For tech giants like Netflix, Artificial Intelligence (AI) has already become commonplace. The site uses it to personalize its content. And as unsettling as it may sound, Netflix takes a lot of data from us to improve its recommendation engines. But in the coming days, there will be hardly any industry left that is not leveraging our data. As you read the article you will learn about the many use cases for AI in Netflix and other streaming services.
Thumbnail Personalization
A streaming service has to convince the viewer that a title is worth watching. One way to do it is by selecting a relatable thumbnail to portray the titles. However, it is difficult to find an image that is both relatable and highlights the aspects of a title.
To solve this, Netflix uses contextual bandits. Contextual bandits are a class of online learning algorithms. It selects the best artworks to target varied genre-specific audiences. To illustrate, the platform considers many attributes of the audience such as titles they’ve clicked, types of genre of the titles, interactions of the viewers with the specific title, country, language preferences, the device type, the time of day, and the day of the week. Firstly, the attributes are fed in the model. Secondly, the AI model ranks the images and predicts the probability of play for an image in a member context. Thirdly, it sorts a candidate set of images by these probabilities. Finally, the viewers see the picture with the highest probability.
Optimal Content Quality Control
While watching Youtube videos you must have seen a video unsynchronized with audio or captions. An unoptimized video can tear down a viewer’s experience. Hence, it’s important to ensure the quality of video, audio, and text.
Netflix’s Quality Control process consists of two types: Automated inspection and Manual inspection. Automated inspections are performed before and after the encoding process. Moreover, it compresses the larger source files into a set of smaller encoded distribution files (at different bitrates, for different devices, etc.). Manual QC is done after Automated inspections. Afterward, it checks for issues easily detected with the human eye.

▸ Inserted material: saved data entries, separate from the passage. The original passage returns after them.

File: config.mk
export PLATFORM = sky130hd
export DESIGN_NAME = irq_edge_latch
export DESIGN_NICKNAME = d
export VERILOG_FILES = /design/src/rtl/irq_edge_latch.sv
export SDC_FILE = /design/constraint.sdc
export NUM_CORES = 1
export LEC_CHECK = 0
export BUFFER_PORTS_ARGS = -buffer_cell sky130_fd_sc_hd__buf_4
export CORE_MARGIN = 2
export CORE_UTILIZATION = 40
export CTS_BUF_LIST = sky130_fd_sc_hd__clkbuf_16
export CTS_CLUSTER_SIZE = 20
export DETAILED_ROUTE_END_ITERATION = 16
export PLACE_DENSITY = 0.84
export SETUP_SLACK_MARGIN = 0.15
export SLEW_MARGIN = 10
export SYNTH_ARGS = -nofsm -noshare
export SYNTH_HDL_FRONTEND = slang
export SYNTH_SLANG_ARGS = --single-unit
File: constraint.sdc
create_clock -name clk -period 1.4 [get_ports clk]
set_clock_uncertainty 0.2 [all_clocks]
set_input_delay 0 -clock clk [delete_from_list [all_inputs] [get_ports clk]]
set_output_delay 0 -clock clk [all_outputs]
set_load 0.01 [all_outputs]
File: src/rtl/irq_edge_latch.sv
module irq_edge_latch #(
  parameter int NSRC = 4,
  parameter int CODE_W = 8,
  parameter int CODE_SRC = 0,
  parameter logic [NSRC-1:0] EDGE_POL = 4'b0111
) (
  input  logic              clk,
  input  logic              rst_n,
  input  logic [NSRC-1:0]   src_in,
  input  logic [NSRC-1:0]   src_en,
  input  logic              ack_stb,
  input  logic [NSRC-1:0]   ack_sel,
  input  logic              port_rd,
  input  logic [CODE_W-1:0] port_din,
  output logic [CODE_W-1:0] port_dout,
  output logic [NSRC-1:0]   status,
  output logic              irq_n
);

  logic [NSRC-1:0]   act_lvl, prev_q, edge_v, rd_v, clr_v, pend_q;
  logic [CODE_W-1:0] code_q;

  assign act_lvl = ~(src_in ^ EDGE_POL);
  assign edge_v  = act_lvl & ~prev_q & src_en;
  assign rd_v    = {{(NSRC-1){1'b0}}, port_rd} << CODE_SRC;
  assign clr_v   = ({NSRC{ack_stb}} & ack_sel) | rd_v;

  always_ff @(posedge clk or negedge rst_n) begin
    if (!rst_n) begin
      prev_q <= '1;
      pend_q <= '0;
      code_q <= '0;
    end else begin
      prev_q <= act_lvl;
      pend_q <= (pend_q & ~clr_v) | edge_v;
      if (edge_v[CODE_SRC]) code_q <= port_din;
    end
  end

  assign status    = pend_q;
  assign port_dout = code_q;
  assign irq_n     = ~|(pend_q & src_en);

  for (genvar i = 0; i < NSRC; i++) begin : g_chk
    AST_SET_ON_EDGE: assert property (@(posedge clk) disable iff (!rst_n)
      edge_v[i] |=> status[i]);
    AST_ACK_CLEARS: assert property (@(posedge clk) disable iff (!rst_n)
      ack_stb && ack_sel[i] && !edge_v[i] |=> !status[i]);
    AST_HOLD_SET: assert property (@(posedge clk) disable iff (!rst_n)
      status[i] && !clr_v[i] |=> status[i]);
    AST_DIS_NO_SET: assert property (@(posedge clk) disable iff (!rst_n)
      !src_en[i] && !status[i] |=> !status[i]);
    AST_LEVEL_ONCE: assert property (@(posedge clk) disable iff (!rst_n)
      prev_q[i] && act_lvl[i] && !status[i] |=> !status[i]);
  end

  AST_RD_CLEARS: assert property (@(posedge clk) disable iff (!rst_n)
    port_rd && !edge_v[CODE_SRC] |=> !status[CODE_SRC]);
  AST_CODE_HELD: assert property (@(posedge clk) disable iff (!rst_n)
    !edge_v[CODE_SRC] |=> $stable(port_dout));
  AST_IRQ_CAUSE: assert property (@(posedge clk) disable iff (!rst_n)
    $fell(irq_n) |-> ($past(|edge_v) || (src_en != $past(src_en))));

endmodule

== Word level (Yosys, flattened, before mapping) ==
Index checks and enable logic that the tools add are counted.

* Bits in registers: 16
* Output and inout bits: 13
* RAM bits: 0
* Latch bits: 0
* Logic and storage cells: 16
* Memories kept: 0
* Memory bits (read-only): 0
* Input port bits: 24

* Multiply operators: 0
* Shifts and indexed selects: 0
* Div/mod/pow operators: 0
* Bitwise gates (word level): 11
* Add/subtract/negate cells: 0
* Mux-type cells: 0
* Equal/unequal tests: 0
* Reduce and logical (&&, ||, !) cells: 2
* Order comparisons: 0

{| class="wikitable"
|+ Operator list
! operator !! count
|-
| bitwise AND 4 bit || 5
|-
| inverter 4 bit || 3
|-
| OR 4 x 1 -> 4 bit || 1
|-
| OR 4 bit || 1
|-
| OR reduction 4 bit || 1
|-
| inverter 3 bit || 1
|-
| zero test 1 bit || 1
|}

== Logic depth before layout (Yosys ltp) ==
* Word-level depth: 5
* Gate-level depth with buffers: 2

== Worst setup path before layout ==
Ideal clock, no wire load.

* Path kind: reg-to-reg
* Start: register prev_q[0]
* End: register code_q[0], in the netlist port_dout[0]
* Library setup time: 0.125 ns
* Stages on the path, launching flop included: 3
* Required time: 1.075 ns
* Setup slack: 0.088 ns
* Clock period less this slack: 1.312 ns
* Buffers on the path: 0
* Arrival: 0.987 ns
* Cells stage by stage: dfstp_2 -> nand3b_4 -> mux2_2

* Word-level cells in the longest chain between the ends: 3

{| class="wikitable"
|+ Ends and longest elaborated chain
! item !! RTL line !! source
|-
| start: declaration || 20 || <nowiki>logic [NSRC-1:0] act_lvl, prev_q, edge_v, rd_v, clr_v, pend_q;</nowiki>
|-
| start signal: assignment || 34 || <nowiki>prev_q <= act_lvl;</nowiki>
|-
| inverter 4 bit || 24 || <nowiki>assign edge_v = act_lvl & ~prev_q & src_en;</nowiki>
|-
| bitwise AND 4 bit (2 in series) || 24 ||
|-
| end signal: assignment || 36 || <nowiki>if (edge_v[CODE_SRC]) code_q <= port_din;</nowiki>
|-
| end: declaration || 21 || <nowiki>logic [CODE_W-1:0] code_q;</nowiki>
|}

No other way between the ends.
A chain may end at the register's enable or synchronous reset.

== Final worst setup path ==
* Start: register pend_q[1], in the netlist status[1]
* End: output port irq_n

* Word-level cells in the longest chain between the ends: 3

{| class="wikitable"
|+ Ends and longest elaborated chain
! item !! RTL line !! source
|-
| start: declaration || 20 ||
|-
| start signal: assignment || 35 || <nowiki>pend_q <= (pend_q & ~clr_v) | edge_v;</nowiki>
|-
| bitwise AND 4 bit || 42 || <nowiki>assign irq_n = ~|(pend_q & src_en);</nowiki>
|-
| OR reduction 4 bit || 42 ||
|-
| zero test 1 bit || 42 ||
|-
| end: declaration || 17 || <nowiki>output logic irq_n</nowiki>
|}

No other way between the ends.

==> metrics.md <==
| Metric | Value |
|---|---|
| Part of the Yosys area used for sequential elements | `0.6722` |
| Uppermost routed layer | `met4` |
| Fin crit share | `0.9832` |
| Mapped Avg Cell Area | `15.08 um^2` |
| Vias in the first global route | `631` |
| LEAKAGE | `0.6634 nW` |
| Post-route ant nets | `0` |
| Hold WC Path Type | `in -> reg` |
| Util after Layout | `0.8933` |
| Gr usage total | `0.2365` |
| Slowest CP cell | `dfrtp_1` |
| Tot Pwr | `1.508 mW` |
| DR iter-0 viols | `7` |
| Diode count | `0` |
| Yosys reg bits | `16` |
| Met2 Wirelength | `1.159 mm` |
| Final setup viols | `0` |
| DIE AREA | `1834 um^2` |
| Dpl cell area | `893.4 um^2` |
| Outcome | `complete, no violations` |
| Final WL | `2.205 mm` |
| Compound-cell area share of the yosys netlist | `0.08091` |
| Die Y | `42.83 um` |
| Worst-margin pin slew | `0.1951 ns` |
| Final Hold Viols | `0` |
| First-pass GRT wire length | `3.160 mm` |
| Pre-antenna DRT Iters | `3` |
| Synth-to-Final Area Change | `115.4%` |
| Crit-path max FO | `2` |
| Share of cells above drive strength 1 | `0.5321` |
| Fillers | `54` |
| Port-buffer cells | `36` |
| Number of max-cap violations | `0` |
| Max-slew headroom | `0.8699` |
| Die Span X | `42.83 um` |
| Global route overflow | `0` |
| Worst-case clock buffer depth | `2` |
| WS Path Type | `reg -> out` |
| Slew Viols, Final | `0` |
| IO Pins | `37` |
| GP Congestion | `0.6714` |
| Fin crit period | `1.376 ns` |
| Met3 wire length | `128 um` |
| Synthesized instance count | `40` |
| Final nets | `134` |
| Clk_lat worst skew | `0.24 ns` |
| Synth Warn # | `0` |
| Sum Neg Setup Slack | `0 ns` |
| Pin count of the biggest net entering global routing | `17` |
| Cell area after layout | `1299 um^2` |
| Worst setup SP type | `flop` |
| Area taken by multi-input logic gates | `250.2 um^2` |
| Critical path arrival | `1.18 ns` |
| Unrepaired setup endpoints after global routing | `true` |
| TritonCTS clock tree | `yes` |
| Wire per inst | `17.64 um` |
| DRC violations left | `0` |
| Vias/cell | `4.896` |
| Initial Util | `0.4148` |
| Worst EP required | `1.20 ns` |
| Syn Nets | `64` |
| Core box area | `1454 um^2` |
| Worst VDD drop | `918.3 uV` |
| Critical Path Max Stage Delay | `0.37 ns` |
| Via Count | `612` |
| Synth Area in Simple Gates | `0.09129` |
| CTS Sinks | `16` |
| FF+latch area | `405.4 um^2` |
| Total power per unit cell area | `1161 nW/um^2` |
| Synth cell types | `13` |
| Fmax | `0.7265 GHz` |
| H-tree levels | `1` |
| Post-synthesis mux area share | `0.1494` |
| Worst-path clk slew | `0.05 ns` |
| CP Capture Type | `primary output` |
| Synthesized cell area | `603.1 um^2` |
| Largest family of logic cells by synthesized area | `multiplexers` |
| Std cell rows | `14` |
| Root Driver | `clkbuf_16` |
| WL met1 | `873 um` |
| CP cell instances | `a22o_1, a221oi_2, buf_4` |
| Initial antenna violation count | `0` |
| Adder-cell share of the synthesized area | `0` |
| Xor/xnor share of the synthesized area | `0` |
| Clock buffer count from CTS | `3` |
==> layout make-up <==
class / count / share of cell area
clock buffer: 3 / 0.05780
clock inverter: 1 / 0.002890
inverter: 1 / 0.002890
multi-input combinational: 24 / 0.1927
sequential: 16 / 0.3121
tap: 16 / 0.01541
timing repair buffer: 64 / 0.4162
==> power breakdown <==
group / leakage (nW) / internal (mW) / total (mW) / switching (mW)
Clock: 0.0385 / 0.378 / 0.549 / 0.171
Combinational: 0.438 / 0.249 / 0.386 / 0.136
Sequential: 0.187 / 0.531 / 0.573 / 0.0416
==> cells in the mapped netlist <==
cell / n / area share
dfrtp_1: 12 / 0.50
mux2_2: 8 / 0.15
nand2_1: 5 / 0.031
dfstp_2: 4 / 0.17
a22o_1: 2 / 0.029
o2bb2ai_1: 2 / 0.029
a221oi_1: 1 / 0.015
and2_1: 1 / 0.010
inv_1: 1 / 0.0062
nand2b_1: 1 / 0.010
nand3b_4: 1 / 0.033
nor2_1: 1 / 0.0062
o21ai_0: 1 / 0.0083
==> cells in the final DEF, fill, tap and decap left out <==
cell	netlist	layout
o2bb2ai_1	2	2
nand3b_4	1	2
nand2_1	5	5
nand2b_1	1	1
dfrtp_1	12	12
dfstp_2	4	4
inv_1	1	1
a22o_1	2	2
dlygate4sd3_1	0	24
buf_4	0	40
clkinv_1	0	1
and2_1	1	1
mux2_4	0	8
o21ai_1	0	1
nor2_1	1	1
a221oi_2	0	1
clkbuf_16	0	3
==> critical path: cells and delay by family, from the launching register on <==
family,cells,cell delay (ns)
buf+inv,1,0.16
flops,1,0.37
compound gates,2,0.40
==> final timing paths <==
| path | startpoint | end | depth (start not counted) | slack (ns) |
|---|---|---|---|---|
| setup reg to reg | prev_q[0] | port_dout[5] | 2 | 0.04 |
| max in group asynchronous | rst_n | prev_q[1] | 3 | 0.26 |
| hold reg to reg | port_dout[3] | port_dout[3] | 1 | 0.32 |
| min in group asynchronous | rst_n | port_dout[4] | 3 | 0.49 |
| hold / removal | src_en[0] | port_dout[7] | 3 | 0.01 |
| setup / recovery | status[1] | irq_n | 3 | 0.02 |
==> kinds of logic (layout without fill, tap and decap cells) <==
| logic type | after synthesis | count (layout) |
|---|---|---|
| flip-flops | 16 | 16 |
| multiplexers | 8 | 8 |
| buffers and inverters | 1 | 69 |
| AO/OA/AOI/OAI | 6 | 6 |
| AND/OR/NAND/NOR | 9 | 10 |
==> timing repair <==
item / 4_1_cts / 5_1_grt
buffers inserted: 2 / 2
hold buffers: 23 / 1
endpoints found under the hold margin: 32 / 3
resized for setup: 1 / 10
pin swaps: 0 / 0
cloned: 1 / 0
endpoints found under the setup margin: 9 / 9
==> metal layers <==
layer  up-vias  global-route usage
li1        283                   -
met1       293              0.2885
met2        29              0.4212
met3         7             0.05106
met4         0             0.05625
met5         -                   0
==> flip-flops by register name, indices dropped and copies added, names as in the netlist <==
| register | cells |
|---|---|
| port_dout | 8 |
| prev_q | 4 |
| status | 4 |
==> through the flow <==
step	worst slack (ns)	hold WS, ns	std cells
after floorplan	0.08839	-0.4956	40
after global placement	0.06160	-0.3395	92
after detailed placement	0.04080	-0.3359	92
after CTS	0.05108	-0.02321	122
after global routing	-0.01379	0.02177	125
final	0.02354	0.01132	125
No activity file was read; power rests on OpenSTA's default activity.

Automated inspections use a supervised machine learning (ML) approach by injecting results from past manual QC checks. Then, it is used to train a predictive quality control model that predicts a “fail” (likely has content quality issue) or “pass.” A key goal of the model is to identify all defective assets even if this results in extra manual checks.
You can also read Future of AI in Streaming Services
Tailored Movie Recommendations
Many of us are confused about what to watch from a plethora of options. With Netflix, AI personalization starts at the homepage. The recommender system first works on the title selection and the number of items to include in each row. Eventually, the goal of the system is to sort the movie or drama items in such a way that it connects with the viewer instantly.
Hence, the recommender system uses two features to develop a ranking prediction model: One is the popularity of items and the other is the viewer’s predicted rating for each item. But, how does the platform know which feature subsides the other and when? By using a machine-learning algorithm. It learns from the historical data of user preferences and personalizes each item according to the appropriate amount of feature weight. Consequently, delivering the goal of optimum recommendation in every item.
Live Streaming
Imagine live streaming a Cricket Match, the player hits a shot high up in the air, but unable to see anything beyond a highly pixelated catch out, the poor network may infuriate a lot of sports enthusiasts. In fact, this happens because of Adaptive bitrate (ABR) streaming.
In ABR, if you are watching a video on 1080 pixels and suddenly your internet speed drops it adapts to 480 pixels. Many Over the Top (OTT) platform owners are struggling to improve streaming beyond ABR. One way to achieve this is through deep learning. The system is fed with the historical data of the mobile network and the data of the video context. The system could provide an immersive experience for the user by adapting to lower pixels as per the context of the video. In other words, the system will know if the scene is important to the viewer by not lowering the pixels at that given scene. However, this system is yet to be developed, but it could save significant amounts of time and money for OTT platforms if it is successfully implemented.
To summarize, every streaming service has a similar goal to make the streaming experience compelling for its customers. To have an edge over their competitors, Netflix and other streaming platforms are working hard on their approach to implementing quality streaming services with the help of AI and Machine learning technologies.